» Input data
● ● ● ● ●

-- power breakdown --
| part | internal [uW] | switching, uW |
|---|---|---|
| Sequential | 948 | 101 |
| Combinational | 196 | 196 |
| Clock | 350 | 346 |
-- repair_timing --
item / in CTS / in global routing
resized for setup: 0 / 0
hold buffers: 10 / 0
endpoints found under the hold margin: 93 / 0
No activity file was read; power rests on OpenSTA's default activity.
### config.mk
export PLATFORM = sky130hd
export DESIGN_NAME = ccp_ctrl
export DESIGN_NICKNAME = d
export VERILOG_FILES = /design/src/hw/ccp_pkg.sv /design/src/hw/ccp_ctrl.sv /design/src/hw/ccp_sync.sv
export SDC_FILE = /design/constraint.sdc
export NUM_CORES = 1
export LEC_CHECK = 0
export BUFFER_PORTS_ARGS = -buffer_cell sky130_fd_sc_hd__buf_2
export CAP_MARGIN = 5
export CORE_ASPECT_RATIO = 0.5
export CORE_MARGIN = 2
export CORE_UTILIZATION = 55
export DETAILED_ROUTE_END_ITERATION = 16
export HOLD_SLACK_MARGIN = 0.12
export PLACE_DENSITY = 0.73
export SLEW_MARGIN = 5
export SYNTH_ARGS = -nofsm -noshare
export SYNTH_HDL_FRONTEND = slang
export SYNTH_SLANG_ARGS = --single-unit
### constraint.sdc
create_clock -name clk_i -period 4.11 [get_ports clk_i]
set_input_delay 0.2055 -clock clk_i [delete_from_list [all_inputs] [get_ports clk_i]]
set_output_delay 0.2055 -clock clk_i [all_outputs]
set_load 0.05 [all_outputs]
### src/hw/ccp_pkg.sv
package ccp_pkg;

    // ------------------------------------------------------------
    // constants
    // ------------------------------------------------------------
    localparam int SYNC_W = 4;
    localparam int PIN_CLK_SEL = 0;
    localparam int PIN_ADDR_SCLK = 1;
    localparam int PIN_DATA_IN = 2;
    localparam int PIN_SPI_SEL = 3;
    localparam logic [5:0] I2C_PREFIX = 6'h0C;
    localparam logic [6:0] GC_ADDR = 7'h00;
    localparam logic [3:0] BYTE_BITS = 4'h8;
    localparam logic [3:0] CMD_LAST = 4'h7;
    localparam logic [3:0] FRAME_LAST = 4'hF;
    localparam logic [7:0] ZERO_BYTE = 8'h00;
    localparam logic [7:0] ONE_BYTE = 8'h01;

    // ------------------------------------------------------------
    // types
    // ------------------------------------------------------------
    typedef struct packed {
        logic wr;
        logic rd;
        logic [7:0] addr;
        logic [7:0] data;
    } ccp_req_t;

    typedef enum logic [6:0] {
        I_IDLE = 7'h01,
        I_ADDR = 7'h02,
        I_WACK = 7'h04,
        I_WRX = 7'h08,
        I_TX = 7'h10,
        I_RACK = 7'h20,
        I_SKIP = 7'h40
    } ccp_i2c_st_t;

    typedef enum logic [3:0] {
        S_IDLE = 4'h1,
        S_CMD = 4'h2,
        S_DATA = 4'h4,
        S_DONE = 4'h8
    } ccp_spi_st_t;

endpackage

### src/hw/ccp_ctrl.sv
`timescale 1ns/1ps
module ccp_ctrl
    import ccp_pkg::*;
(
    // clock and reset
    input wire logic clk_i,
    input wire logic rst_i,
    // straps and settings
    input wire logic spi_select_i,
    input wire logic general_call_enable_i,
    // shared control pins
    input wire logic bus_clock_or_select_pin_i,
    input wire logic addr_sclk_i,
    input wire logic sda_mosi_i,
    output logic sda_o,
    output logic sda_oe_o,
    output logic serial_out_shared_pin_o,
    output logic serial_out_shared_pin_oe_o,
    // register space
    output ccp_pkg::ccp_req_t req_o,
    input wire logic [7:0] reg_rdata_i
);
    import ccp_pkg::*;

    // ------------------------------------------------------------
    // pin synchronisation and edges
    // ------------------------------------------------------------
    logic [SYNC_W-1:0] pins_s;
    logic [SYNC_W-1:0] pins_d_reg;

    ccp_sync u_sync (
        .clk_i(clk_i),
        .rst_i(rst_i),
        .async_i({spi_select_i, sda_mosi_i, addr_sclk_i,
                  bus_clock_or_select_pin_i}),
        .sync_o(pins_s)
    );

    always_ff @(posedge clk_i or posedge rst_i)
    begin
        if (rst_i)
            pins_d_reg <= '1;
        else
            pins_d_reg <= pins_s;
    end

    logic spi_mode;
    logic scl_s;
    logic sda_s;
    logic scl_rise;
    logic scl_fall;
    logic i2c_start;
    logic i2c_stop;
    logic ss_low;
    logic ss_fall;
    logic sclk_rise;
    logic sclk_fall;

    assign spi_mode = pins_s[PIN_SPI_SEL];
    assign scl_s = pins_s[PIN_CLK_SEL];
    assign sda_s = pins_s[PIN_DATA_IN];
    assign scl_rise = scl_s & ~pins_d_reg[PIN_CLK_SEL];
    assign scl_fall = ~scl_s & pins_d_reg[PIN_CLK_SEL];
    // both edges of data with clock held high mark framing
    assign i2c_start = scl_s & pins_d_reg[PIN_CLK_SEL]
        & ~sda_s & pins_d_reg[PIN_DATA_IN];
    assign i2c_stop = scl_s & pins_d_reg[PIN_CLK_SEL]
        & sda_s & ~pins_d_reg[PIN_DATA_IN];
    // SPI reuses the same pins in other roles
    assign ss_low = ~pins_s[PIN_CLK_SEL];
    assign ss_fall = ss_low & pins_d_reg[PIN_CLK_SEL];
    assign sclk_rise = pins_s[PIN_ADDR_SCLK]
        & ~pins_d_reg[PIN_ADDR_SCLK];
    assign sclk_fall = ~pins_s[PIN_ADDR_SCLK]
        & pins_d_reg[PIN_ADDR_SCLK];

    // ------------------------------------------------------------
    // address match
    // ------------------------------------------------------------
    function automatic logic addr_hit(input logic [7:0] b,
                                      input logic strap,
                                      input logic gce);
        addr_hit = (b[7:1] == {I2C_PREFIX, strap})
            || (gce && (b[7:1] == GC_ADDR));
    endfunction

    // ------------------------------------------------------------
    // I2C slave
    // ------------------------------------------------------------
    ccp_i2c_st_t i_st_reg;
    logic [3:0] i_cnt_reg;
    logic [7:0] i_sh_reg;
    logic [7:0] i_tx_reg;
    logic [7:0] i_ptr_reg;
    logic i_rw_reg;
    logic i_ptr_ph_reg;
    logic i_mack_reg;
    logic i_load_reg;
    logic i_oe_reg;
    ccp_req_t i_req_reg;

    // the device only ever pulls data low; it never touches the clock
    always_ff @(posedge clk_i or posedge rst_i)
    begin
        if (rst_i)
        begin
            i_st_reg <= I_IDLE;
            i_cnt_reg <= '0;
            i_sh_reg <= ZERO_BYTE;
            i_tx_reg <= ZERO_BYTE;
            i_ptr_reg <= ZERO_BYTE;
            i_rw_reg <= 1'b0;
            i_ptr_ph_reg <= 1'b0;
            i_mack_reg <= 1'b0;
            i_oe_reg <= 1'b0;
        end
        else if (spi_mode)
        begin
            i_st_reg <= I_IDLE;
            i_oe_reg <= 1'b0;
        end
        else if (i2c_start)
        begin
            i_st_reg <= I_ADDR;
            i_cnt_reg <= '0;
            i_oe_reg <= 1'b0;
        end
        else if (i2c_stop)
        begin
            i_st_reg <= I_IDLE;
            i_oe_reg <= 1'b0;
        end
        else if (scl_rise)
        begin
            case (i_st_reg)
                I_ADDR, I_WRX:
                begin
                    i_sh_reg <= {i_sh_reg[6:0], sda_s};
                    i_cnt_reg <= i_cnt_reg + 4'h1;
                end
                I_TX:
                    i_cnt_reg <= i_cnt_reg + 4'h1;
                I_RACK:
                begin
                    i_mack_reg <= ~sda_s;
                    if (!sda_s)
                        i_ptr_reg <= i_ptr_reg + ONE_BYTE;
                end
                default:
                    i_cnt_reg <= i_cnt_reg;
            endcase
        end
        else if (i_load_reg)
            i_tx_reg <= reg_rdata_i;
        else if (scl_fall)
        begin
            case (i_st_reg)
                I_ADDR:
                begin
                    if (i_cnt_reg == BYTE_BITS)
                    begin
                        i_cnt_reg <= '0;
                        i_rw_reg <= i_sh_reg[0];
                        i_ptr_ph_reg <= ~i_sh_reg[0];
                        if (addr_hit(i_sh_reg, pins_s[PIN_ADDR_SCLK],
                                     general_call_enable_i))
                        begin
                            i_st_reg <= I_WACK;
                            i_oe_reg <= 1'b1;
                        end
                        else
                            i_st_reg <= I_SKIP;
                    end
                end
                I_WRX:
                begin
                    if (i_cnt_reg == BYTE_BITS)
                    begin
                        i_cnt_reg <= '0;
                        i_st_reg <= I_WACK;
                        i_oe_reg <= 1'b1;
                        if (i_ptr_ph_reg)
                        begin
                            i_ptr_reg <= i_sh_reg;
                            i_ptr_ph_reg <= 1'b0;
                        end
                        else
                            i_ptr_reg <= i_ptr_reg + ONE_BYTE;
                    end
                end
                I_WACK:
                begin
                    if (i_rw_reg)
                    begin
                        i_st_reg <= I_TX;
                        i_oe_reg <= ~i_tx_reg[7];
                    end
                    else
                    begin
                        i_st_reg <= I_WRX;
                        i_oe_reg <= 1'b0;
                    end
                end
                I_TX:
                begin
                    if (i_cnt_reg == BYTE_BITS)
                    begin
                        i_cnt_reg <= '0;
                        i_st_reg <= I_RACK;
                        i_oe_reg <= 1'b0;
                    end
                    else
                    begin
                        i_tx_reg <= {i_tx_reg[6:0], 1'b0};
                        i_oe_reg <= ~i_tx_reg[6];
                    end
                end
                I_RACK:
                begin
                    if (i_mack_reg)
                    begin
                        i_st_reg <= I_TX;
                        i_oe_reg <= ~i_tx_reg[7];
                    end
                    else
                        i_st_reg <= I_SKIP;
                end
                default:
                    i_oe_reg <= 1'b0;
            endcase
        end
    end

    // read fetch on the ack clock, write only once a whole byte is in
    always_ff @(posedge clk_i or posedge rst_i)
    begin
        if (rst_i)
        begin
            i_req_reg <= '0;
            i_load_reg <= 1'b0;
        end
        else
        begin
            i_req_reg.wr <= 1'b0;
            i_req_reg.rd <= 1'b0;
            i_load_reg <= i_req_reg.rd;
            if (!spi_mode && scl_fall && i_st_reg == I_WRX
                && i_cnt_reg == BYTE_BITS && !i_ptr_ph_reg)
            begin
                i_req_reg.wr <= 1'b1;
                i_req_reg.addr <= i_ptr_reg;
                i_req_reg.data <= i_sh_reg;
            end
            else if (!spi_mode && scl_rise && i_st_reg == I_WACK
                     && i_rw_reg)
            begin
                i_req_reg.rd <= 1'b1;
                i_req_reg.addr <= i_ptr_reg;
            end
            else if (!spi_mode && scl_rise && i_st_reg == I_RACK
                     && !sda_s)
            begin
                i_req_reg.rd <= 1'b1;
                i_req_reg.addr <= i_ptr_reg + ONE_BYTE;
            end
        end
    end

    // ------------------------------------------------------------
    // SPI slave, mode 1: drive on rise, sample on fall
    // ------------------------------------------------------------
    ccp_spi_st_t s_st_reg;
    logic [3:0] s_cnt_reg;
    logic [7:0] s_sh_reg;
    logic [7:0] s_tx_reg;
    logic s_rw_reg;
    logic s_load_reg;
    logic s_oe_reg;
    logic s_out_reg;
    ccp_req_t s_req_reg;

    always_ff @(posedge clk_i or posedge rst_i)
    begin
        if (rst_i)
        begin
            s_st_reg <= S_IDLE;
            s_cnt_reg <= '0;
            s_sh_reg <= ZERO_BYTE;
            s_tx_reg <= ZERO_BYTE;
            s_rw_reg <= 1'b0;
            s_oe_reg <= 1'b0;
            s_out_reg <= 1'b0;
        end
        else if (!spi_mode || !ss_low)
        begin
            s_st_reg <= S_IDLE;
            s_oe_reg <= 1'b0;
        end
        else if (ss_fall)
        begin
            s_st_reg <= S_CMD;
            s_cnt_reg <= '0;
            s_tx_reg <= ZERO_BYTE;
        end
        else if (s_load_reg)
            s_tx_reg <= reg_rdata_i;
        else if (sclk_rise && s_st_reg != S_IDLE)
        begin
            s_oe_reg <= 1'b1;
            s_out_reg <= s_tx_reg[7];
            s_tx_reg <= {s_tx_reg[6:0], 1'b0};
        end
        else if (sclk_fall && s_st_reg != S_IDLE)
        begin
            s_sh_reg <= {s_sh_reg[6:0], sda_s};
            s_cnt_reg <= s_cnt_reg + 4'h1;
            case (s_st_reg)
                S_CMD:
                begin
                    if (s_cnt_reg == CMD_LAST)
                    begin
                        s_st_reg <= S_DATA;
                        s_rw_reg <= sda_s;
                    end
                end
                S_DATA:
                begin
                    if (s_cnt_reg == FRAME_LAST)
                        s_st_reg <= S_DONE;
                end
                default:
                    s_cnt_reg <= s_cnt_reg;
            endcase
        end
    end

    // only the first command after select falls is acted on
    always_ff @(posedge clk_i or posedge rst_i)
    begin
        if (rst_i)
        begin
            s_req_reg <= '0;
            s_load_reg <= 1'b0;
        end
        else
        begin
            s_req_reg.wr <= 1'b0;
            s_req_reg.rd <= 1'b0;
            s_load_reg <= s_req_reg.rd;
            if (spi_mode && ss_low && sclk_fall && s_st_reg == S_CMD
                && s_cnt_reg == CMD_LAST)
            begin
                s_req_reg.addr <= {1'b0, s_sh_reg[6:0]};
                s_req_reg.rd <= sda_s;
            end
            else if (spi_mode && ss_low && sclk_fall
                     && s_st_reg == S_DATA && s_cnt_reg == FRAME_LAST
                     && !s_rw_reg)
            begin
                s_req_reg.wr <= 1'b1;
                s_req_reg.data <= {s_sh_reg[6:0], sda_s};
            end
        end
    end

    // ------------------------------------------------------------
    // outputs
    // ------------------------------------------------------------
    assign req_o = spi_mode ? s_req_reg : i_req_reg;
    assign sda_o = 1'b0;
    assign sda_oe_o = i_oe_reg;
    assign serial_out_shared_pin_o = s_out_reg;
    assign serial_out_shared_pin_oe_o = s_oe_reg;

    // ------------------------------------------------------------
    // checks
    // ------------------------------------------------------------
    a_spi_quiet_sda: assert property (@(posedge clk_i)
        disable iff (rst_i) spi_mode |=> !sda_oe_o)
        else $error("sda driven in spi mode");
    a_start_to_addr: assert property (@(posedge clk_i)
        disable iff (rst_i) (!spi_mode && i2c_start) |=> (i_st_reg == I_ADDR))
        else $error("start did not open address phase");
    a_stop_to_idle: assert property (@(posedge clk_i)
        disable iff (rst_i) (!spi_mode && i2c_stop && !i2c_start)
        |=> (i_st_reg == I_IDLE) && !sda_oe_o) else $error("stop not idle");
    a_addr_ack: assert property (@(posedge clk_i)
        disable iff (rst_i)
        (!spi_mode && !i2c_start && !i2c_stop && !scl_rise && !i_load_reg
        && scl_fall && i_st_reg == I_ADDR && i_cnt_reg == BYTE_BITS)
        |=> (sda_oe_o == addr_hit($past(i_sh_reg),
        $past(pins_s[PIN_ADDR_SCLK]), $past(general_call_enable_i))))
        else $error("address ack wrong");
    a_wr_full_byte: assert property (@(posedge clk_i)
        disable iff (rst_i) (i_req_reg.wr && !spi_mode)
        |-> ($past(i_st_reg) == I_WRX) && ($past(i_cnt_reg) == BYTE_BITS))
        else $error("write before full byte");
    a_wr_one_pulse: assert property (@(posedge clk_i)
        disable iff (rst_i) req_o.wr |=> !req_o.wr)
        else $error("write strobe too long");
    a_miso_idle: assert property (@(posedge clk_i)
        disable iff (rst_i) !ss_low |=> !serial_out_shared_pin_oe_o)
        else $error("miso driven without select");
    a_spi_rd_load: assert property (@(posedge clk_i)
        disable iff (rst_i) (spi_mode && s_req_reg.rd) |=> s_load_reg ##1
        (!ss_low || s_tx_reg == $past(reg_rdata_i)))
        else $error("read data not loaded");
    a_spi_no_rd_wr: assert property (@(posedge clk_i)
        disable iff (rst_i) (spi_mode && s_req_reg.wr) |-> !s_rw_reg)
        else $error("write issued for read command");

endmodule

● ● ● ● ●

» What to produce
Please give an exact copy of the lines above, beginning with the line containing "i_cnt_reg <= i_cnt_reg;" and running through the line containing "i_ptr_ph_reg <= ~i_sh_reg[0];", and of no other lines.

» Result of the exercise
                    i_cnt_reg <= i_cnt_reg;
            endcase
        end
        else if (i_load_reg)
            i_tx_reg <= reg_rdata_i;
        else if (scl_fall)
        begin
            case (i_st_reg)
                I_ADDR:
                begin
                    if (i_cnt_reg == BYTE_BITS)
                    begin
                        i_cnt_reg <= '0;
                        i_rw_reg <= i_sh_reg[0];
                        i_ptr_ph_reg <= ~i_sh_reg[0];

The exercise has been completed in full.